Section 3 also means courts can say that secondary legislation (e.g. laws made by the Government rather than Parliament) should not be applied when it breaches human rights. The Bill of Rights Bill would get rid of this option, meaning courts can only declare it incompatible with human rights. The Committee said it’s worried this would mean there would be more declarations and so they would be taken less seriously. The declaration also does less to help people who have had their rights breached – although it might be better for the Government body that the claim is made against.

Clause 40 of the Bill of Rights Bill would give the Justice Secretary to keep interpretations that have already been made under Section 3. The Committee says this would give him unchecked power.

“The British Institute of Human Rights stated that legal uncertainty caused by the repeal of section 3 and introduction of clause 40 would “create chaos which ultimately will lead to more breaches of people’s human rights and place public bodies and their staff in incredibly difficult and confusing positions.””

Chapter 4: Separation of powers

Watch our explainer on separation of powers here.

Clause 7 of the Bill says courts must assume that Parliament has properly balanced different rights when it makes a law. While some people say this won’t make a lot of practical difference, the Committee said it will stop courts considering cases where it is obvious that potential rights breaches never occurred to Parliament when it made the law.

Section 19 of the Human Rights Act says Ministers have to say whether proposed laws are compatible with human rights. The Bill of Rights Bill gets rid of this. The Committee said this is problematic because Section 19 “drive[s] a process within government that ensures human rights concerns are taken seriously”. Although the Government says Ministers will still provide Parliament with an “ECHR memoranda” which sets out the implications for human rights, the Committee said these memoranda are not always of good quality.

Clause 25 of the Bill would mean the Justice Secretary has to let Parliament know when the ECtHR rules that the UK has breached the ECHR. The Committee said this is fine but there’s no need to change the law to do this.

Similarly, Clause 26 of the Bill would allow Ministers to change laws that aren’t compatible with human rights. This is similar to what they can do under the Human Rights Act – although Ministers can use the power to change the Human Rights Act but wouldn’t be able to do so to change the Bill of Rights Bill. Again, the Committee said this is fine but there’s no need to change the law.

Chapter 5: Making it harder to protect rights and get justice

Clause 15 of the Bill would mean someone has to show “significant damage” before they’re given permission to bring a human rights claim (although “significant damage” isn’t defined). Other areas of law have permission stages – but these just mean someone has to show their claim has a chance of success, not that they’ve suffered “significant damage”. This would make it harder to bring human rights claims than other types of claims.
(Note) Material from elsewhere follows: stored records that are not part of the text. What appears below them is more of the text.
<file path="config.mk">
export PLATFORM = sky130hd
export DESIGN_NAME = scan_xor_compactor
export DESIGN_NICKNAME = d
export VERILOG_FILES = /design/src/rtl/scancmp_pkg.sv /design/src/rtl/scancmp_mask_reg.sv /design/src/rtl/scancmp_fold.sv /design/src/rtl/scancmp_temporal.sv /design/src/rtl/scan_xor_compactor.sv
export SDC_FILE = /design/constraint.sdc
export NUM_CORES = 1
export LEC_CHECK = 0
export BUFFER_PORTS_ARGS = -buffer_cell sky130_fd_sc_hd__buf_2
export CAP_MARGIN = 30
export CORE_ASPECT_RATIO = 0.75
export CORE_UTILIZATION = 40
export DETAILED_ROUTE_END_ITERATION = 10
export GPL_ROUTABILITY_DRIVEN = 0
export PLACE_DENSITY = 0.76
export SYNTH_ARGS = -nofsm -noshare
export SYNTH_HDL_FRONTEND = slang
export SYNTH_SLANG_ARGS = --single-unit
export TNS_END_PERCENT = 5
</file>
<file path="constraint.sdc">
create_clock -name clk -period 1.7 [get_ports clk]
set_clock_uncertainty 0.15 [all_clocks]
set_input_delay 0.085 -clock clk [delete_from_list [all_inputs] [get_ports clk]]
set_output_delay 0.085 -clock clk [all_outputs]
set_load 0.03 [all_outputs]
</file>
The Committee also said that by complaining that human rights claims are “tacked on” to other claims against the Government, the Justice Secretary was ignoring the fact that the ECtHR will only hear claims that have previously been brought to UK courts so people must raise all the issues during their claim to protect their right to go to the ECtHR if necessary.

Clause 18 of the Bill would stop UK courts awarding higher damages than the ECtHR would – contradicting the Government claims that the Bill of Rights Bill would stop UK courts being restricted by the ECtHR. The Justice Secretary also wants to limit the damages people can get based on their behaviour because he thinks this applies in other laws in a concept known as “contributory negligence”. However, the Committee pointed out that “contributory negligence” only applies if the person’s behaviour contributed to the loss (ie is part of the reason why someone lost something or was harmed). The Bill of Rights Bill takes into account all behaviour even if it’s not related to the claim.

Section 7 of the Human Rights Act says people can rely on their human rights in any legal case. However, the Bill of Rights Bill only explicitly says people can rely on their human rights if they are making or defending a claim. The Committee said this might mean that some people – like children involved in family law proceedings – can’t rely on their human rights in legal cases. The Bill also doesn’t specify that national human rights bodies (like the Equality and Human Rights Commission or the Northern Ireland Human Rights Commission) can bring human rights claims (like they can under the Human Rights Act).

The Committee did say that it “welcomes the Government’s response” to a ECtHR case that said people should be able to get damages when judges prevent them having a fair hearing and breach their right to family life, even if they’re acting in good faith.

Chapter 6: International legal obligations

Clause 14 of the Bill stops people bringing human rights claims in relation to overseas military operations. The Committee said this would breach the UK’s obligations under the ECHR and that members of the armed forces do not “automatically lose the ability to enforce their human rights as a result of being deployed overseas.”

Clause 24 of the Bill says the UK should not take notice of any interim measures issued by the ECtHR (instructions to take or not take a step that would risk someone’s human rights until further notice – usually when a court case ends). The Committee said the UK is required to follow interim measures because it signed up to the ECtHR. The Committee also said that interim measures have not been discussed before so it seems likely that this clause was added in response to the recent judgment on the Rwanda policy. Read more about interim measures and how they applied in the Rwanda case here.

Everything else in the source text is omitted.